Effect of Number of Nodes and Distance between Communicating Nodes on WSN Characteristics

Abstract

Wireless Sensor Networks (WSNs) are increasingly used in many applications. However, issues like topology, routing, energy, nodes distribution and density, and connection reliability are affecting their deployment. In this work, investigation into such parameters using shortest path first routing technique is carried out using MATLAB simulation in free space with ransom uniform nodes distribution. The principle of simulation is to select the best route based on node’s location and available energy to carry out data transmission. The investigation proved that as the number of WSN nodes grows, the number of discovered routes grows in a power relationship with the overall time of route discovery, which is accompanied by a decrease in the number of hops per route. The research also showed that as the distance between the source and destination nodes increases, the number of routes identified increases in an exponential relationship, as does the overall route discovery time and the number of hops per route.
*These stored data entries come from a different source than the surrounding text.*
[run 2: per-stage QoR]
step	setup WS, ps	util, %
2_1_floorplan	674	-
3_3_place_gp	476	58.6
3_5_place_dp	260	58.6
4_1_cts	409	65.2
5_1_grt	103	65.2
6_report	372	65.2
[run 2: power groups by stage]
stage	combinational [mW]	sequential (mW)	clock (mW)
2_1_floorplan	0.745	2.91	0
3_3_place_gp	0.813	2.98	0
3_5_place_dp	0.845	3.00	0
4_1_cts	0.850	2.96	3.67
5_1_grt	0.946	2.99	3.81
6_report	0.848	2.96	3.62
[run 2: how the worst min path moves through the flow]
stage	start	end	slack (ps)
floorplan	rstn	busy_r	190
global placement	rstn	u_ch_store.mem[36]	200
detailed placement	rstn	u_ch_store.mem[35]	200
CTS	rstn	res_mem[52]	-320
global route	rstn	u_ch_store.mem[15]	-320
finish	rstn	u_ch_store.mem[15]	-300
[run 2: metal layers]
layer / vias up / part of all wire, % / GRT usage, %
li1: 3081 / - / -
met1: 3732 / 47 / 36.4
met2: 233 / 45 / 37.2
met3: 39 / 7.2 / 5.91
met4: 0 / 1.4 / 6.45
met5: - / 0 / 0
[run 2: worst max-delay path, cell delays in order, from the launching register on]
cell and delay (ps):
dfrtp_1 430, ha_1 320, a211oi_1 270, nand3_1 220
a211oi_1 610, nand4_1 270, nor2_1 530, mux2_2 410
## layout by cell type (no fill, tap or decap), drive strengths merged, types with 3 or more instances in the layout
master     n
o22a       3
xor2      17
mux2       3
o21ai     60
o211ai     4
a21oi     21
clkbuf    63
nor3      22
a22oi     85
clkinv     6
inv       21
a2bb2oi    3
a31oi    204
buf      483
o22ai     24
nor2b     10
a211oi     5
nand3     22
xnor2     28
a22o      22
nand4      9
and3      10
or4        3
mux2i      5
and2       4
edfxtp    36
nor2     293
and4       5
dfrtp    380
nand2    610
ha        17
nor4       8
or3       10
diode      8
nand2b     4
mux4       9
File: config.mk
export PLATFORM = sky130hd
export DESIGN_NAME = apcd_top
export DESIGN_NICKNAME = d
export VERILOG_FILES = /design/src/common/apcd_pkg.sv /design/src/rtl/apcd_top.sv
export SDC_FILE = /design/constraint.sdc
export NUM_CORES = 1
export LEC_CHECK = 0
export BUFFER_PORTS_ARGS = -buffer_cell sky130_fd_sc_hd__buf_2
export CAP_MARGIN = 30
export CORE_MARGIN = 3
export CORE_UTILIZATION = 50
export DETAILED_ROUTE_END_ITERATION = 7
export PLACE_DENSITY = 0.71
export RECOVER_POWER = 100
export SETUP_SLACK_MARGIN = 0.4
export SLEW_MARGIN = 20
export SYNTH_ARGS = -nofsm -noshare
export SYNTH_HDL_FRONTEND = slang
export SYNTH_SLANG_ARGS = --single-unit
File: constraint.sdc
create_clock -name CLK -period 3.58 [get_ports CLK]
set_input_delay 0.179 -clock CLK [delete_from_list [all_inputs] [get_ports CLK]]
set_output_delay 0.179 -clock CLK [all_outputs]
set_load 0.005 [all_outputs]
File: src/common/apcd_pkg.sv
// Purpose: constants and carriers for the audio port clock/direction control
// Assumes: 8-bit registers on a simple parallel control port, byte addressed
// Notes: field positions and reset values are kept here; the checks and the bench repeat them as literals
//
// Notes on behaviour
// - serial data output pin is driven only while its enable bit 5 is 1.
// - mute request reaches power stage only while forward bit 4 is 1.
// - polarity 1 aligns frame/data edges to bit-clock rising edges, 0 to falling.
// - bit-clock output enable bit 4 makes the port master, else bit clock input.
// - master bit clock is the master clock divided by a programmable factor.
// - frame-clock output enable bit 0 drives the frame pin, else it is input.
// - master frame clock is the bit clock divided down to the sample rate.
// - bit-clock divider held reset while its run bit 1 is 0; resets to 0.
// - frame divider held reset while its run bit 0 is 0; resets to 1.
// - multiplier reference is master clock (0) or bit clock (1); auto mode overrides.
// - processing clock source from bits 2..0; codes above 101 mute the clock.
package apcd_pkg;
   // ----------------------------------------------------------------
   // register map
   // ----------------------------------------------------------------
   localparam logic [7:0] APCD_OFS_PIN_OE = 8'h08;
   localparam logic [7:0] APCD_OFS_PORT_CTRL = 8'h09;
   localparam logic [7:0] APCD_OFS_DIV_RUN = 8'h0C;
   localparam logic [7:0] APCD_OFS_CLK_SRC = 8'h0D;

   localparam int APCD_SDO_OE_BIT = 5;
   localparam int APCD_MUTE_FWD_BIT = 4;
   localparam int APCD_BCLK_POL_BIT = 5;
   localparam int APCD_BCLK_OE_BIT = 4;
   localparam int APCD_FRAME_OE_BIT = 0;
   localparam int APCD_BCLK_RUN_BIT = 1;
   localparam int APCD_FRAME_RUN_BIT = 0;
   localparam int APCD_REF_SEL_BIT = 4;
   localparam int APCD_SRC_LSB = 0;
   localparam int APCD_SRC_W = 3;

   localparam logic [7:0] APCD_RST_PIN_OE = 8'h00;
   localparam logic [7:0] APCD_RST_PORT_CTRL = 8'h00;
   localparam logic [7:0] APCD_RST_DIV_RUN = 8'h01;
   localparam logic [7:0] APCD_RST_CLK_SRC = 8'h00;

   // writable masks: reserved bits read as zero
   localparam logic [7:0] APCD_MSK_PIN_OE = 8'h30;
   localparam logic [7:0] APCD_MSK_PORT_CTRL = 8'h31;
   localparam logic [7:0] APCD_MSK_DIV_RUN = 8'h03;
   localparam logic [7:0] APCD_MSK_CLK_SRC = 8'h17;

   // highest legal processing clock source code (general pin)
   localparam logic [2:0] APCD_SRC_LAST = 3'h5;

   // divider defaults: half periods minus one
   localparam int APCD_BCLK_HALF_DEF = 1;
   localparam int APCD_FRAME_HALF_DEF = 31;

   // ----------------------------------------------------------------
   // carriers
   // ----------------------------------------------------------------
   typedef struct packed {
      logic wr;
      logic rd;
      logic [7:0] addr;
      logic [7:0] wdata;
   } apcd_req_t;

   typedef struct packed {
      logic rvalid;
      logic [7:0] rdata;
   } apcd_rsp_t;
endpackage

File: src/rtl/apcd_top.sv
// Purpose: serial audio port pin direction, mute forward and master clock dividers
// Assumes: CLK is the master clock; link pins are asynchronous to it
// Notes: received words pass a two-entry buffer before OUT_VALID/OUT_READY
`timescale 1ns/1ps
module apcd_top import apcd_pkg::*; #(
   parameter int DATA_W = 32,
   parameter int BDIV_W = 8,
   parameter int FDIV_W = 8
) (
   input wire logic CLK,
   input wire logic RST,
   input wire logic CE,
   input wire apcd_req_t REQ,
   output apcd_rsp_t RSP,
   input wire logic [BDIV_W-1:0] BCLK_HALF,
   input wire logic [FDIV_W-1:0] FRAME_HALF,
   input wire logic AUTO_CLK_MODE,
   input wire logic MUTE_REQ,
   output logic PA_MUTE,
   input wire logic BCLK_I,
   output logic BCLK_O,
   output logic BCLK_OE,
   input wire logic LRCK_I,
   output logic LRCK_O,
   output logic LRCK_OE,
   input wire logic DIN,
   input wire logic SDO_I,
   output logic SDO_O,
   output logic SDO_OE,
   output logic PLL_REF_BCLK,
   output logic [2:0] PROC_CLK_SRC,
   output logic PROC_CLK_MUTED,
   output logic OUT_VALID,
   output logic [DATA_W-1:0] OUT_DATA,
   input wire logic OUT_READY,
   output logic RX_OVERRUN
);
   // ----------------------------------------------------------------
   // control registers
   // ----------------------------------------------------------------
   logic [7:0] pin_oe_reg, pin_oe_next;
   logic [7:0] port_ctrl_reg, port_ctrl_next;
   logic [7:0] div_run_reg, div_run_next;
   logic [7:0] clk_src_reg, clk_src_next;
   apcd_rsp_t rsp_reg, rsp_next;

   always_comb begin
      pin_oe_next = pin_oe_reg;
      port_ctrl_next = port_ctrl_reg;
      div_run_next = div_run_reg;
      clk_src_next = clk_src_reg;
      rsp_next = '0;
      if (REQ.wr) begin
         unique case (REQ.addr)
            APCD_OFS_PIN_OE: pin_oe_next = REQ.wdata & APCD_MSK_PIN_OE;
            APCD_OFS_PORT_CTRL: port_ctrl_next = REQ.wdata & APCD_MSK_PORT_CTRL;
            APCD_OFS_DIV_RUN: div_run_next = REQ.wdata & APCD_MSK_DIV_RUN;
            APCD_OFS_CLK_SRC: clk_src_next = REQ.wdata & APCD_MSK_CLK_SRC;
            default: ;
         endcase
      end
      if (REQ.rd) begin
         rsp_next.rvalid = 1'b1;
         unique case (REQ.addr)
            APCD_OFS_PIN_OE: rsp_next.rdata = pin_oe_reg;
            APCD_OFS_PORT_CTRL: rsp_next.rdata = port_ctrl_reg;
            APCD_OFS_DIV_RUN: rsp_next.rdata = div_run_reg;
            APCD_OFS_CLK_SRC: rsp_next.rdata = clk_src_reg;
            default: rsp_next.rdata = 8'h00;
         endcase
      end
   end

   always_ff @(posedge CLK) begin
      if (RST) begin
         pin_oe_reg <= APCD_RST_PIN_OE;
         port_ctrl_reg <= APCD_RST_PORT_CTRL;
         div_run_reg <= APCD_RST_DIV_RUN;
         clk_src_reg <= APCD_RST_CLK_SRC;
         rsp_reg <= '0;
      end else if (CE) begin
         pin_oe_reg <= pin_oe_next;
         port_ctrl_reg <= port_ctrl_next;
         div_run_reg <= div_run_next;
         clk_src_reg <= clk_src_next;
         rsp_reg <= rsp_next;
      end
   end

   // settings seen by the logic from the cycle after a write
   logic pol, bclk_master, frame_master, bclk_run, frame_run;
   assign pol = port_ctrl_reg[APCD_BCLK_POL_BIT];
   assign bclk_master = port_ctrl_reg[APCD_BCLK_OE_BIT];
   assign frame_master = port_ctrl_reg[APCD_FRAME_OE_BIT];
   assign bclk_run = div_run_reg[APCD_BCLK_RUN_BIT];
   assign frame_run = div_run_reg[APCD_FRAME_RUN_BIT];

   // ----------------------------------------------------------------
   // pin synchronisers
   // ----------------------------------------------------------------
   logic [2:0] bclk_sync_reg, bclk_sync_next;
   logic [2:0] lrck_sync_reg, lrck_sync_next;
   logic [1:0] din_sync_reg, din_sync_next;

   always_comb begin
      // stage 0 only feeds stage 1; stage 2 is edge history
      bclk_sync_next = {bclk_sync_reg[1:0], BCLK_I};
      lrck_sync_next = {lrck_sync_reg[1:0], LRCK_I};
      din_sync_next = {din_sync_reg[0], DIN};
   end

   always_ff @(posedge CLK) begin
      if (RST) begin
         bclk_sync_reg <= '0;
         lrck_sync_reg <= '0;
         din_sync_reg <= '0;
      end else if (CE) begin
         bclk_sync_reg <= bclk_sync_next;
         lrck_sync_reg <= lrck_sync_next;
         din_sync_reg <= din_sync_next;
      end
   end

   // ----------------------------------------------------------------
   // master clock dividers
   // ----------------------------------------------------------------
   logic [BDIV_W-1:0] bcnt_reg, bcnt_next;
   logic [FDIV_W-1:0] fcnt_reg, fcnt_next;
   logic bclk_reg, bclk_next;
   logic lrck_reg, lrck_next;
   logic btick_rise, btick_fall;

   always_comb begin
      bcnt_next = bcnt_reg;
      bclk_next = bclk_reg;
      fcnt_next = fcnt_reg;
      lrck_next = lrck_reg;
      btick_rise = 1'b0;
      btick_fall = 1'b0;
      if (!bclk_run) begin
         bcnt_next = '0;
         bclk_next = 1'b0;
      end else if (bcnt_reg >= BCLK_HALF) begin
         bcnt_next = '0;
         bclk_next = ~bclk_reg;
         btick_rise = ~bclk_reg;
         btick_fall = bclk_reg;
      end else begin
         bcnt_next = bcnt_reg + 1'b1;
      end
      // frame edges land on the falling bit-clock edge of the divider
      if (!frame_run) begin
         fcnt_next = '0;
         lrck_next = 1'b0;
      end else if (btick_fall) begin
         if (fcnt_reg >= FRAME_HALF) begin
            fcnt_next = '0;
            lrck_next = ~lrck_reg;
         end else begin
            fcnt_next = fcnt_reg + 1'b1;
         end
      end
   end

   always_ff @(posedge CLK) begin
      if (RST) begin
         bcnt_reg <= '0;
         bclk_reg <= 1'b0;
         fcnt_reg <= '0;
         lrck_reg <= 1'b0;
      end else if (CE) begin
         bcnt_reg <= bcnt_next;
         bclk_reg <= bclk_next;
         fcnt_reg <= fcnt_next;
         lrck_reg <= lrck_next;
      end
   end

   // ----------------------------------------------------------------
   // receive deserializer
   // ----------------------------------------------------------------
   logic [DATA_W-1:0] shift_reg, shift_next;
   logic last_frame_reg, last_frame_next;
   logic sample, frame_lvl, push;
   logic [DATA_W-1:0] push_word;

   always_comb begin
      // in master mode the source follows our clocks; the bit-clock pin is not sampled
      if (bclk_master) begin
         sample = btick_rise;
      end else if (pol) begin
         sample = ~bclk_sync_reg[1] & bclk_sync_reg[2];
      end else begin
         sample = bclk_sync_reg[1] & ~bclk_sync_reg[2];
      end
      frame_lvl = frame_master ? lrck_reg : lrck_sync_reg[1];
      shift_next = shift_reg;
      last_frame_next = last_frame_reg;
      push = 1'b0;
      push_word = shift_reg;
      if (sample) begin
         last_frame_next = frame_lvl;
         shift_next = {shift_reg[DATA_W-2:0], din_sync_reg[1]};
         // frame level change closes the word gathered so far
         if (frame_lvl != last_frame_reg) begin
            push = 1'b1;
            shift_next = {{(DATA_W-1){1'b0}}, din_sync_reg[1]};
         end
      end
   end

   always_ff @(posedge CLK) begin
      if (RST) begin
         shift_reg <= '0;
         last_frame_reg <= 1'b0;
      end else if (CE) begin
         shift_reg <= shift_next;
         last_frame_reg <= last_frame_next;
      end
   end

   // ----------------------------------------------------------------
   // two-entry output buffer
   // ----------------------------------------------------------------
   logic head_v_reg, head_v_next, skid_v_reg, skid_v_next;
   logic [DATA_W-1:0] head_d_reg, head_d_next, skid_d_reg, skid_d_next;
   logic ovr_reg, ovr_next, in_ready;

   always_comb begin
      // serial link cannot be stalled, so a full buffer drops and flags
      in_ready = ~skid_v_reg;
      head_v_next = head_v_reg;
      head_d_next = head_d_reg;
      skid_v_next = skid_v_reg;
      skid_d_next = skid_d_reg;
      ovr_next = push & ~in_ready;
      if (head_v_reg && OUT_READY) begin
         head_v_next = 1'b0;
      end
      if (!head_v_next && skid_v_reg) begin
         head_v_next = 1'b1;
         head_d_next = skid_d_reg;
         skid_v_next = 1'b0;
      end
      if (push && in_ready) begin
         if (!head_v_next) begin
            head_v_next = 1'b1;
            head_d_next = push_word;
         end else begin
            skid_v_next = 1'b1;
            skid_d_next = push_word;
         end
      end
   end

   always_ff @(posedge CLK) begin
      if (RST) begin
         head_v_reg <= 1'b0;
         head_d_reg <= '0;
         skid_v_reg <= 1'b0;
         skid_d_reg <= '0;
         ovr_reg <= 1'b0;
      end else if (CE) begin
         head_v_reg <= head_v_next;
         head_d_reg <= head_d_next;
         skid_v_reg <= skid_v_next;
         skid_d_reg <= skid_d_next;
         ovr_reg <= ovr_next;
      end
   end

   // ----------------------------------------------------------------
   // pin and clock-select outputs
   // ----------------------------------------------------------------
   logic pa_mute_reg, pa_mute_next;
   logic bclk_o_reg, bclk_o_next, bclk_oe_reg, bclk_oe_next;
   logic lrck_o_reg, lrck_o_next, lrck_oe_reg, lrck_oe_next;
   logic sdo_o_reg, sdo_o_next, sdo_oe_reg, sdo_oe_next;
   logic ref_reg, ref_next, muted_reg, muted_next;
   logic [2:0] src_reg, src_next;

   always_comb begin
      pa_mute_next = MUTE_REQ & pin_oe_next[APCD_MUTE_FWD_BIT];
      sdo_oe_next = pin_oe_next[APCD_SDO_OE_BIT];
      sdo_o_next = din_sync_reg[1] & sdo_oe_next;
      // pin edge follows polarity: inverted mode moves frame edges to rising
      bclk_oe_next = port_ctrl_next[APCD_BCLK_OE_BIT];
      bclk_o_next = (bclk_next ^ port_ctrl_next[APCD_BCLK_POL_BIT]) & bclk_oe_next;
      lrck_oe_next = port_ctrl_next[APCD_FRAME_OE_BIT];
      lrck_o_next = lrck_next & lrck_oe_next;
      ref_next = clk_src_next[APCD_REF_SEL_BIT] & ~AUTO_CLK_MODE;
      src_next = clk_src_next[APCD_SRC_LSB +: APCD_SRC_W];
      muted_next = src_next > APCD_SRC_LAST;
   end

   always_ff @(posedge CLK) begin
      if (RST) begin
         pa_mute_reg <= 1'b0;
         sdo_o_reg <= 1'b0;
         sdo_oe_reg <= 1'b0;
         bclk_o_reg <= 1'b0;
         bclk_oe_reg <= 1'b0;
         lrck_o_reg <= 1'b0;
         lrck_oe_reg <= 1'b0;
         ref_reg <= 1'b0;
         src_reg <= 3'h0;
         muted_reg <= 1'b0;
      end else if (CE) begin
         pa_mute_reg <= pa_mute_next;
         sdo_o_reg <= sdo_o_next;
         sdo_oe_reg <= sdo_oe_next;
         bclk_o_reg <= bclk_o_next;
         bclk_oe_reg <= bclk_oe_next;
         lrck_o_reg <= lrck_o_next;
         lrck_oe_reg <= lrck_oe_next;
         ref_reg <= ref_next;
         src_reg <= src_next;
         muted_reg <= muted_next;
      end
   end

   assign RSP = rsp_reg;
   assign PA_MUTE = pa_mute_reg;
   assign SDO_O = sdo_o_reg;
   assign SDO_OE = sdo_oe_reg;
   assign BCLK_O = bclk_o_reg;
   assign BCLK_OE = bclk_oe_reg;
   assign LRCK_O = lrck_o_reg;
   assign LRCK_OE = lrck_oe_reg;
   assign PLL_REF_BCLK = ref_reg;
   assign PROC_CLK_SRC = src_reg;
   assign PROC_CLK_MUTED = muted_reg;
   assign OUT_VALID = head_v_reg;
   assign OUT_DATA = head_d_reg;
   assign RX_OVERRUN = ovr_reg;
endmodule
$ cat config.mk
export PLATFORM = sky130hd
export DESIGN_NAME = ssc_top
export DESIGN_NICKNAME = d
export VERILOG_FILES = /design/src/ssc_pkg.sv /design/src/ssc_top.sv
export SDC_FILE = /design/constraint.sdc
export NUM_CORES = 1
export LEC_CHECK = 0
export ABC_CLOCK_PERIOD_IN_PS = 6600
export BUFFER_PORTS_ARGS = -buffer_cell sky130_fd_sc_hd__buf_4
export CORE_ASPECT_RATIO = 1.2
export CORE_MARGIN = 2
export CORE_UTILIZATION = 65
export DETAILED_ROUTE_END_ITERATION = 8
export PLACE_DENSITY = 0.85
export SLEW_MARGIN = 20
export SYNTH_ARGS = -nofsm -noshare
export SYNTH_HDL_FRONTEND = slang
export SYNTH_SLANG_ARGS = --single-unit
$ cat constraint.sdc
create_clock -name clk_i -period 6.6 [get_ports clk_i]
set_input_delay 0.33 -clock clk_i [delete_from_list [all_inputs] [get_ports clk_i]]
set_output_delay 0.33 -clock clk_i [all_outputs]
set_load 0.02 [all_outputs]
Also, the simulation results shows that there is a relationship between path loss and both distance, and number of WSN nodes, with exponential relationship between path loss and distance and power relationship between path loss and number of nodes. The work also established a logarithmic relationship between distance and number of WSN nodes. By relating path loss to both distance and nodes, energy consideration is being covered in this work as an indirect parameter that is affected by routes, distance, communication medium and number of nodes. The mathematical modeling indicates that there is a need to dynamically correlate distance between nodes, communication medium, node’s energy, and topology to enhance routing of exchanged messages and to enable lower energy consumption.